**Information provided:**
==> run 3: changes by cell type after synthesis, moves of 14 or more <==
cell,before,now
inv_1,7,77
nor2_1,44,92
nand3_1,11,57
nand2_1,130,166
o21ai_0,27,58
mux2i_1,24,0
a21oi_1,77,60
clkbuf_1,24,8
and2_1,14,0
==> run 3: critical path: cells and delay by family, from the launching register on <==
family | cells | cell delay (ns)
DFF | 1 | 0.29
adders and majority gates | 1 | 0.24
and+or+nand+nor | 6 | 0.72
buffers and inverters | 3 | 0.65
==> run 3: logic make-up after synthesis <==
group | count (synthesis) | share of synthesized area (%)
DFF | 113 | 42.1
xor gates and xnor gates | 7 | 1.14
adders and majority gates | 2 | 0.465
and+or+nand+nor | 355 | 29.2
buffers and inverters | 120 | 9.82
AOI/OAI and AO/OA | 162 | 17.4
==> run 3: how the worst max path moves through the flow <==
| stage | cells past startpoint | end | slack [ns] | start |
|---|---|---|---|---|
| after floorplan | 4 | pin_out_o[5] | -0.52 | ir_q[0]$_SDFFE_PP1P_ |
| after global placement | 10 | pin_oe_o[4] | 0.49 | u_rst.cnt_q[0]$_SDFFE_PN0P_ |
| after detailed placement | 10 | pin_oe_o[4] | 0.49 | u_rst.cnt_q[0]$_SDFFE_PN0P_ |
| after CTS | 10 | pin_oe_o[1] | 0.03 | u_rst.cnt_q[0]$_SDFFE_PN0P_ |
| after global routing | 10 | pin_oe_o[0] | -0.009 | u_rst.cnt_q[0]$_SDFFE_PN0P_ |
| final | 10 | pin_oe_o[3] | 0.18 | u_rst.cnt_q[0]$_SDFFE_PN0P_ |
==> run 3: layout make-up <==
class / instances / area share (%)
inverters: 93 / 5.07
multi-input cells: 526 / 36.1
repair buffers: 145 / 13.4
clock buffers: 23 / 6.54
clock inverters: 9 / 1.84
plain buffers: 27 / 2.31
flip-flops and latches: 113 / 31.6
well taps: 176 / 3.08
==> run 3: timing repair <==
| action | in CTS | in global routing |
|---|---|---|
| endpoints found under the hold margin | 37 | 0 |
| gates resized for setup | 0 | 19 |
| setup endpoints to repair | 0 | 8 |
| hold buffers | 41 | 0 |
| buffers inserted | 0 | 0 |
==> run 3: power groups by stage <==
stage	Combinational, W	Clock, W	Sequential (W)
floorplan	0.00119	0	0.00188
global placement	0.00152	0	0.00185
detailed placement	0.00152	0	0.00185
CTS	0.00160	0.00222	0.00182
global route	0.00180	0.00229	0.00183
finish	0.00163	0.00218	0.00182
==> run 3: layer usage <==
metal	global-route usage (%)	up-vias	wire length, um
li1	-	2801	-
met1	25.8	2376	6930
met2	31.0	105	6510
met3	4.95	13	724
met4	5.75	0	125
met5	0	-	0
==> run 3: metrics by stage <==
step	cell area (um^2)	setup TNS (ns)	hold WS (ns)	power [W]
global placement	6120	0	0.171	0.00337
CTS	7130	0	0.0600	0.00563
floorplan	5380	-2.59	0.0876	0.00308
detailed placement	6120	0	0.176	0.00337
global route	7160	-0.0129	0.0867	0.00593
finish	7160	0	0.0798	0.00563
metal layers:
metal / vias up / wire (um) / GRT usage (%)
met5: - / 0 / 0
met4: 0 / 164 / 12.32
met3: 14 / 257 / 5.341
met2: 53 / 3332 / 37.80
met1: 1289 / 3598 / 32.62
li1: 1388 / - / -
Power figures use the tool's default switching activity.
==> src/design/spd_pkg.sv <==
// Constants and types for the strap pin latch and decoder
package spd_pkg;

	// ==========================================================
	// Strap pins
	localparam int STRAP_COUNT = 6;
	localparam int IN_ONLY_COUNT = 6;

	// Latched straps; bit 0 is the regulator-voltage strap
	typedef struct packed {
		logic sdio_edge_strap;
		logic log_and_timing_strap;
		logic spare_strap_pin;
		logic download_qualifier_strap;
		logic boot_select_strap;
		logic ldo_voltage_strap;
	} spd_strap_s;

	// Weak bias level of each strap while it is being sampled
	localparam spd_strap_s STRAP_BIAS_UP = 6'h32;

	// ==========================================================
	// Boot modes and decoded configuration
	typedef enum logic [1:0] {
		BOOT_FLASH = 2'b00,
		BOOT_DOWNLOAD = 2'b01,
		BOOT_UNDEFINED = 2'b10
	} spd_boot_e;

	typedef struct packed {
		spd_boot_e boot_mode;
		logic ldo_1v8;
		logic boot_log_en;
		logic sdio_in_rise;
		logic sdio_out_rise;
	} spd_cfg_s;

	typedef enum logic [0:0] {
		ST_SAMPLE = 1'b0,
		ST_RUN = 1'b1
	} spd_state_e;

	// ==========================================================
	// Register map
	localparam int ADDR_W = 12;
	localparam logic [11:0] REG_STRAP_STATUS = 12'h000;
	localparam logic [11:0] REG_OVERRIDE = 12'h004;

	// Override register fields
	localparam int OVR_LDO_EN = 0;
	localparam int OVR_LDO_1V8 = 1;
	localparam int OVR_SDIO_EN = 2;
	localparam int OVR_SDIO_IN_RISE = 3;
	localparam int OVR_SDIO_OUT_RISE = 4;
	localparam int OVR_BOOT_DONE = 5;
	localparam int OVR_W = 6;
	localparam logic [5:0] OVR_RESET = 6'h00;

endpackage

==> src/design/spd_strap_latch.sv <==
// Strap pin sampling, latching, decoding and APB status and override
//
// Decided for this implementation: the register addresses and register access over APB.
`timescale 1ns/1ps
`default_nettype none

module spd_strap_latch
	import spd_pkg::*;
(
	// Clock and power-on reset
	input wire logic CLK_SYS,
	input wire logic RSTN,
	input wire logic CHIP_POWER_ENABLE,
	// APB slave
	input wire logic PSEL,
	input wire logic PENABLE,
	input wire logic PWRITE,
	input wire logic [ADDR_W-1:0] PADDR,
	input wire logic [31:0] PWDATA,
	output logic [31:0] PRDATA,
	output logic PREADY,
	output logic PSLVERR,
	// Strap pads
	input wire logic [STRAP_COUNT-1:0] STRAP_PAD_IN,
	output logic [STRAP_COUNT-1:0] STRAP_PAD_OUT,
	output logic [STRAP_COUNT-1:0] STRAP_PAD_OE,
	output logic [STRAP_COUNT-1:0] STRAP_BIAS_EN,
	output logic [STRAP_COUNT-1:0] STRAP_BIAS_UP_SEL,
	// Normal function of the strap pads
	input wire logic [STRAP_COUNT-1:0] FUNC_OUT,
	input wire logic [STRAP_COUNT-1:0] FUNC_OE,
	output logic [STRAP_COUNT-1:0] FUNC_IN,
	// Input-only pads
	input wire logic [IN_ONLY_COUNT-1:0] IN_ONLY_OE_REQ,
	output logic [IN_ONLY_COUNT-1:0] IN_ONLY_PAD_OE,
	// Console transmit pin
	input wire logic BOOT_LOG_TX,
	input wire logic CONSOLE_FUNC_OUT,
	input wire logic CONSOLE_FUNC_OE,
	output logic CONSOLE_TX_OUT,
	output logic CONSOLE_TX_OE,
	// Decoded configuration
	output spd_cfg_s CFG,
	output logic CHIP_RUN
);

	// ==========================================================
	// Synchronisers
	logic [STRAP_COUNT-1:0] pad_meta;
	logic [STRAP_COUNT-1:0] pad_sync;
	logic ce_meta;
	logic ce_sync;

	always_ff @(posedge CLK_SYS or negedge RSTN) begin
		if (!RSTN) begin
			pad_meta <= STRAP_BIAS_UP;
			pad_sync <= STRAP_BIAS_UP;
			ce_meta <= 1'b0;
			ce_sync <= 1'b0;
		end else begin
			pad_meta <= STRAP_PAD_IN;
			pad_sync <= pad_meta;
			ce_meta <= CHIP_POWER_ENABLE;
			ce_sync <= ce_meta;
		end
	end

	// ==========================================================
	// Sample window and strap latches
	spd_state_e state;
	spd_state_e next_state;
	spd_strap_s strap;
	spd_strap_s next_strap;

	always_comb begin
		next_state = state;
		next_strap = strap;
		case (state)
			ST_SAMPLE: begin
				// Track the pads; the last value is kept at release
				next_strap = pad_sync;
				if (ce_sync) begin
					next_state = ST_RUN;
				end
			end
			ST_RUN: begin
				// Only a shutdown reopens the window
				if (!ce_sync) begin
					next_state = ST_SAMPLE;
				end
			end
			default: begin
				next_state = ST_SAMPLE;
			end
		endcase
	end

	always_ff @(posedge CLK_SYS or negedge RSTN) begin
		if (!RSTN) begin
			state <= ST_SAMPLE;
			strap <= STRAP_BIAS_UP;
		end else begin
			state <= next_state;
			strap <= next_strap;
		end
	end

	// ==========================================================
	// APB registers
	logic [OVR_W-1:0] ovr;
	logic [OVR_W-1:0] next_ovr;
	logic [31:0] next_prdata;
	logic err;
	logic next_err;
	logic setup;
	logic access;

	assign setup = PSEL && !PENABLE;
	assign access = PSEL && PENABLE;
	// Read data is fetched in setup so the access phase needs no wait
	assign PREADY = access;
	assign PSLVERR = access && err;

	always_comb begin
		next_prdata = PRDATA;
		next_err = err;
		next_ovr = ovr;
		if (setup) begin
			next_err = 1'b1;
			next_prdata = 32'h0000_0000;
			if (PADDR == REG_STRAP_STATUS) begin
				next_err = PWRITE;
				next_prdata = {{(32-STRAP_COUNT){1'b0}}, strap};
			end else if (PADDR == REG_OVERRIDE) begin
				next_err = 1'b0;
				next_prdata = {{(32-OVR_W){1'b0}}, ovr};
			end
		end
		if (access && PWRITE && PADDR == REG_OVERRIDE) begin
			next_ovr = PWDATA[OVR_W-1:0];
		end
		// Settings vanish with the chip when it is shut down
		if (state == ST_SAMPLE) begin
			next_ovr = OVR_RESET;
		end
	end

	always_ff @(posedge CLK_SYS or negedge RSTN) begin
		if (!RSTN) begin
			PRDATA <= 32'h0000_0000;
			err <= 1'b0;
			ovr <= OVR_RESET;
		end else begin
			PRDATA <= next_prdata;
			err <= next_err;
			ovr <= next_ovr;
		end
	end

	// ==========================================================
	// Decode and pad control
	spd_cfg_s next_cfg;
	logic boot_done;
	logic next_tx_out;
	logic next_tx_oe;
	logic [STRAP_COUNT-1:0] next_pad_out;
	logic [STRAP_COUNT-1:0] next_pad_oe;

	assign boot_done = ovr[OVR_BOOT_DONE];
	assign CHIP_RUN = (state == ST_RUN);
	assign STRAP_BIAS_EN = {STRAP_COUNT{state == ST_SAMPLE}};
	assign STRAP_BIAS_UP_SEL = STRAP_BIAS_UP;
	assign IN_ONLY_PAD_OE = IN_ONLY_OE_REQ & {IN_ONLY_COUNT{1'b0}};

	always_comb begin
		next_cfg.ldo_1v8 = strap.ldo_voltage_strap;
		if (ovr[OVR_LDO_EN]) begin
			next_cfg.ldo_1v8 = ovr[OVR_LDO_1V8];
		end
		if (strap.boot_select_strap) begin
			next_cfg.boot_mode = BOOT_FLASH;
		end else if (!strap.download_qualifier_strap) begin
			next_cfg.boot_mode = BOOT_DOWNLOAD;
		end else begin
			next_cfg.boot_mode = BOOT_UNDEFINED;
		end
		next_cfg.boot_log_en = strap.log_and_timing_strap;
		next_cfg.sdio_in_rise = strap.log_and_timing_strap;
		next_cfg.sdio_out_rise = strap.sdio_edge_strap;
		if (ovr[OVR_SDIO_EN]) begin
			next_cfg.sdio_in_rise = ovr[OVR_SDIO_IN_RISE];
			next_cfg.sdio_out_rise = ovr[OVR_SDIO_OUT_RISE];
		end
		// Pads stay quiet while sampled so nothing fights the bias
		next_pad_out = {STRAP_COUNT{1'b0}};
		next_pad_oe = {STRAP_COUNT{1'b0}};
		// Follow the next state so drive drops as the bias comes back
		if (next_state == ST_RUN) begin
			next_pad_out = FUNC_OUT;
			next_pad_oe = FUNC_OE;
		end
		// Boot phase lasts until firmware sets the boot-done bit
		next_tx_out = CONSOLE_FUNC_OUT;
		next_tx_oe = CONSOLE_FUNC_OE;
		if (state == ST_SAMPLE) begin
			next_tx_out = 1'b0;
			next_tx_oe = 1'b0;
		end else if (!boot_done) begin
			next_tx_out = BOOT_LOG_TX;
			next_tx_oe = strap.log_and_timing_strap;
		end
	end

	always_ff @(posedge CLK_SYS or negedge RSTN) begin
		if (!RSTN) begin
			CFG <= '0;
			STRAP_PAD_OUT <= {STRAP_COUNT{1'b0}};
			STRAP_PAD_OE <= {STRAP_COUNT{1'b0}};
			CONSOLE_TX_OUT <= 1'b0;
			CONSOLE_TX_OE <= 1'b0;
		end else begin
			CFG <= next_cfg;
			STRAP_PAD_OUT <= next_pad_out;
			STRAP_PAD_OE <= next_pad_oe;
			CONSOLE_TX_OUT <= next_tx_out;
			CONSOLE_TX_OE <= next_tx_oe;
		end
	end

	// Normal-function inputs are only meaningful once running
	assign FUNC_IN = pad_sync & {STRAP_COUNT{state == ST_RUN}};
endmodule // spd_strap_latch

`default_nettype wire

==> config.mk <==
export PLATFORM = sky130hd
export DESIGN_NAME = spd_strap_latch
export DESIGN_NICKNAME = d
export VERILOG_FILES = /design/src/design/spd_pkg.sv /design/src/design/spd_strap_latch.sv
export SDC_FILE = /design/constraint.sdc
export NUM_CORES = 1
export LEC_CHECK = 0
export ABC_AREA = 1
export BUFFER_PORTS_ARGS = -buffer_cell sky130_fd_sc_hd__buf_2
export CORE_MARGIN = 5
export CORE_UTILIZATION = 42
export CTS_BUF_LIST = sky130_fd_sc_hd__clkbuf_8 sky130_fd_sc_hd__clkbuf_16
export CTS_CLUSTER_SIZE = 25
export DETAILED_ROUTE_END_ITERATION = 7
export GPL_TIMING_DRIVEN = 0
export HOLD_SLACK_MARGIN = 0.12
export PLACE_DENSITY_LB_ADDON = 0.3
export SETUP_SLACK_MARGIN = 0.4
export SYNTH_ARGS = -nofsm -noshare
export SYNTH_HDL_FRONTEND = slang
export SYNTH_SLANG_ARGS = --single-unit
==> constraint.sdc <==
create_clock -name CLK_SYS -period 1.2 [get_ports CLK_SYS]
set_clock_uncertainty 0.15 [all_clocks]
set_input_delay 0.12 -clock CLK_SYS [delete_from_list [all_inputs] [get_ports CLK_SYS]]
set_output_delay 0.12 -clock CLK_SYS [all_outputs]
set_load 0.05 [all_outputs]
-- Yosys cells after proc, flatten, opt, wreduce, memory -nomap -nowiden
Cells that the tools add are included.
- logic and storage cells: 51
- bits of input ports: 77
- output and inout port bits: 79
- register bits: 80
- reductions and logical operators: 7
- mux-type cells: 17
- bitwise logic cells: 2
- eq/ne operators: 2
- operators with widths (operator ; number):
    $mux 32 ; 1
    $mux 6 ; 5
    $eq 12x3->1 const B ; 1
    $logic_not 12->1 ; 1
    $mux 1 ; 8
    $and 6x6->6 ; 1
    $mux 2 ; 3
    $logic_and 1x1->1 ; 5
    $ne 2x1->1 const B ; 1
    $logic_not 1->1 ; 1
    $not 1->1 ; 1

-- Depth between registers and ports, before layout
- depth in word-level cells: 5
- gate-level depth with buffers: 8

-- Worst setup path before layout
Ideal clock, no wire load.
- kind: register to output
- start point: reg state, in the netlist CHIP_RUN
- end point: out FUNC_IN[0]
- path buffers: 1
- cell stages (with the launch flop): 4
- arrival: 1384 ps
- slack: -454 ps
- cells stage by stage: dfrtp_1 > buf_2 > nand2_1 > inv_1
- cells in the longest elaborated chain, start to end: 1
- RTL lines (item ; RTL line ; RTL):
    start, declared ; spd_strap_latch.sv:70 ; spd_state_e state;
    start signal, assigned ; spd_strap_latch.sv:103 ; state <= next_state;
    $and 6x6->6 ; spd_strap_latch.sv:231 ; assign FUNC_IN = pad_sync & {STRAP_COUNT{state == ST_RUN}};
    end, declared ; spd_strap_latch.sv:32 ; output logic [STRAP_COUNT-1:0] FUNC_IN,
Every way passes these cells.

-- Final worst setup path
- start point: reg state, in the netlist CHIP_RUN
- end point: out FUNC_IN[4]
Same word-level chain as after synthesis.

==> results.cfg <==
[critical_path]
critPathMaxFanout = 9
r2r-end = ovr[4]
r2r_cells = 6
cp-start-kind = register
crit_path_end_kind = primary output
timing_worst_setup_path_type = reg2out
cp-endpoint = FUNC_IN[4]
worst_ep_arrival_time_ns = 1.26
r2r_slack_ns = -0.10
cp-startpoint = CHIP_RUN
worstReg2RegStart = CHIP_RUN
critPathRequiredTime_ns = 0.93

[global_routing]
grt_max_degree = 55
antenna_found_initial = 0
grt_first_pass_wirelength_um = 9850
overflow = 0
grt_usage_pct = 16.4
grt_pass1_vias = 2160

[timing]
finalCritPeriodShare_pct = 128
timing_hold_violations_final = 53
fmax_mhz = 652
maxSlewViolCount = 0
slew_headroom_pct = 55.8
min_period_ns = 1.53
rsz0062_at_grt = true
hold_slack_ns = -0.304
finalWorstSetupSlack_ns = -0.334
max_slew.worst_pin.slew_ns = 0.663
setup_viol = 27

[finish]
drive_above_1_share_pct = 61.2
fill_cells = 370
final_area_um2 = 4280
num-nets-final = 506
area_growth_pct = 74.4
diodes = 0

[detailed_routing]
ant_nets = 0
avgRoutedWirePerCell_um = 12.3
routed_wl_um = 6180
drt_iter0_markers = 78
drt_first_pass_iters = 4
via_per_inst = 4.17
route.detailed.drc = 0
num_vias = 2095

[synth]
synth_ff_type = dfrtp_1
synthArstFlopShare_pct = 100
synthTopCellsByArea = dfrtp_1, buf_4, nand2_1
yosys.area.top_type = dfrtp_1
ys.warnings.count = 0
ys_ff_latch = 54
synthesis.area_um2 = 2450
ys_seq_area_share_pct = 55.6
synth_commonest_cells = nand2_1, dfrtp_1, buf_4
yosys.area.top_type_share_pct = 45.9
post-synth-top-count-cell = nand2_1
synth_cells = 270
avgSynthCellArea_um2 = 9.08
synth_edf_count = 0
ys_types = 20

[placed_design]
placed_cell_area_um2 = 3320
hpwl_um = 3970
gp_congestion = 0.852
port_buffers = 85

[clock_network]
cts_buffers = 5
htree_levels = 2
clock_latency_ns = 0.30
clkSlewWorstSetupHoldPaths_ns = 0.09
clock_path_buffers = 2
cts_root_buffer = clkbuf_8
cts_tree = yes
hold_buffers = 19
clkSinkCount = 54

[outcome]
violations = hold timing, setup timing
run_status = complete, but fails checks

[job]
maxCapViolCount = 0

[floorplan]
rows = 27
die_height_um = 86.4
coreArea_um2 = 5570
die_width_um = 86.4
initial_core_util_pct = 44.0
ios = 156
die-area_um2 = 7470

[min_path]
hold_class = in2async

[power]
leakage_nw = 2.31
fin_total_pwr_w = 0.00437
irDropWorstVdd_mv = 0.824
powerDensity_nw_per_um2 = 1020
## worst max-delay path, cell delays in order, from the launching register on
cell	delay [ns]
dfrtp_4	0.52
buf_12	0.16
nand2_4	0.06
clkinvlp_4	0.07
buf_6	0.15
## cells by family after synthesis
kind of cell	after synthesis	synth area share [%]
AOI/OAI and AO/OA	10	2.04
and+or+nand+nor	119	22.3
buffers and inverters	85	19.7
DFF	54	55.6
other	2	0.306
## final cells by class
cell class / count / area (µm²) / share of cell area [%]
Clock buffer: 5 / 68.8 / 1.61
Tap cell: 72 / 90.1 / 2.11
Multi-Input combinational cell: 167 / 973 / 22.8
Sequential cell: 54 / 1400 / 32.8
Timing Repair Buffer: 116 / 1140 / 26.7
Clock inverter: 3 / 11.3 / 0.263
Inverter: 38 / 168 / 3.92
Buffer: 47 / 423 / 9.89
## per-layer routing
layer  global-route usage [%]  part of all wire (%)
met1                     18.0                    36
met2                     28.0                    52
met4                     5.81                   1.4
met3                     7.32                    11
met5                        0                     0
## state kept, by name, summed over array words and instances (netlist names), 5 cells and up
signal and flops:
pad_sync 6, STRAP_PAD_OE 6, PRDATA 6, pad_meta 6
strap 5, STRAP_PAD_OUT 6, ovr 6, CFG 6
## layout by cell type (no fill, tap or decap)
master,count
nand2_1,54
buf_4,46
buf_2,39
buf_8,38
conb_1,38
dfrtp_2,28
dlygate4sd3_1,19
nand2_4,18
inv_2,18
buf_6,18
inv_1,16
dfrtp_1,16
nand3_1,13
nand2_2,9
dfstp_2,9
nor2_4,8
nand3_2,8
clkinvlp_4,6
o21ai_1,5
nor2_1,5
clkbuf_8,5
o21ai_2,4
buf_12,3
nor2_2,2
dfrtp_4,1
inv_4,1
a21oi_1,1
nor2_8,1
nand3_4,1
## per-stage QoR
| step | TNS, ns | utilization, % | worst slack (ns) | cells |
|---|---|---|---|---|
| finish | -4.91 | 76.7 | -0.334 | 502 |
| global route | -6.40 | 76.7 | -0.387 | 502 |
| CTS | -5.16 | 73.4 | -0.361 | 497 |
| detailed placement | -8.78 | 59.6 | -0.267 | 463 |
| global placement | -7.93 | 59.6 | -0.248 | 463 |
| floorplan | -1.24 | - | -0.117 | 306 |
## what timing repair did
item,in CTS,in global routing
cloned,1,0
pin swaps,12,21
buffers inserted,6,5
resized for setup,140,48
setup endpoints to repair,122,81
endpoints found under the hold margin,88,60
## worst min-delay path by stage
stage	cells after the start	endpoint	slack [ns]	from
5_1_grt	1	err	-0.25	RSTN
3_3_place_gp	1	pad_meta[5]	0.08	STRAP_PAD_IN[5]
2_1_floorplan	0	CFG[0]	-0.33	RSTN
6_report	1	err	-0.30	RSTN
4_1_cts	1	err	-0.29	RSTN
3_5_place_dp	1	pad_meta[5]	0.08	STRAP_PAD_IN[5]
## where the power goes
group	total (W)	switching, W	leakage (nW)	internal, W
Clock	0.000933	0.000543	0.0519	0.000390
Sequential	0.00205	0.0000930	0.625	0.00196
Combinational	0.00138	0.000844	1.63	0.000540
Total	0.00437	0.00148	2.31	0.00289
No activity file was read; power rests on OpenSTA's default activity.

**Your task:**
List every line from the entries above in which "majority" appears.

**Result of the exercise:**
adders and majority gates | 1 | 0.24
adders and majority gates | 2 | 0.465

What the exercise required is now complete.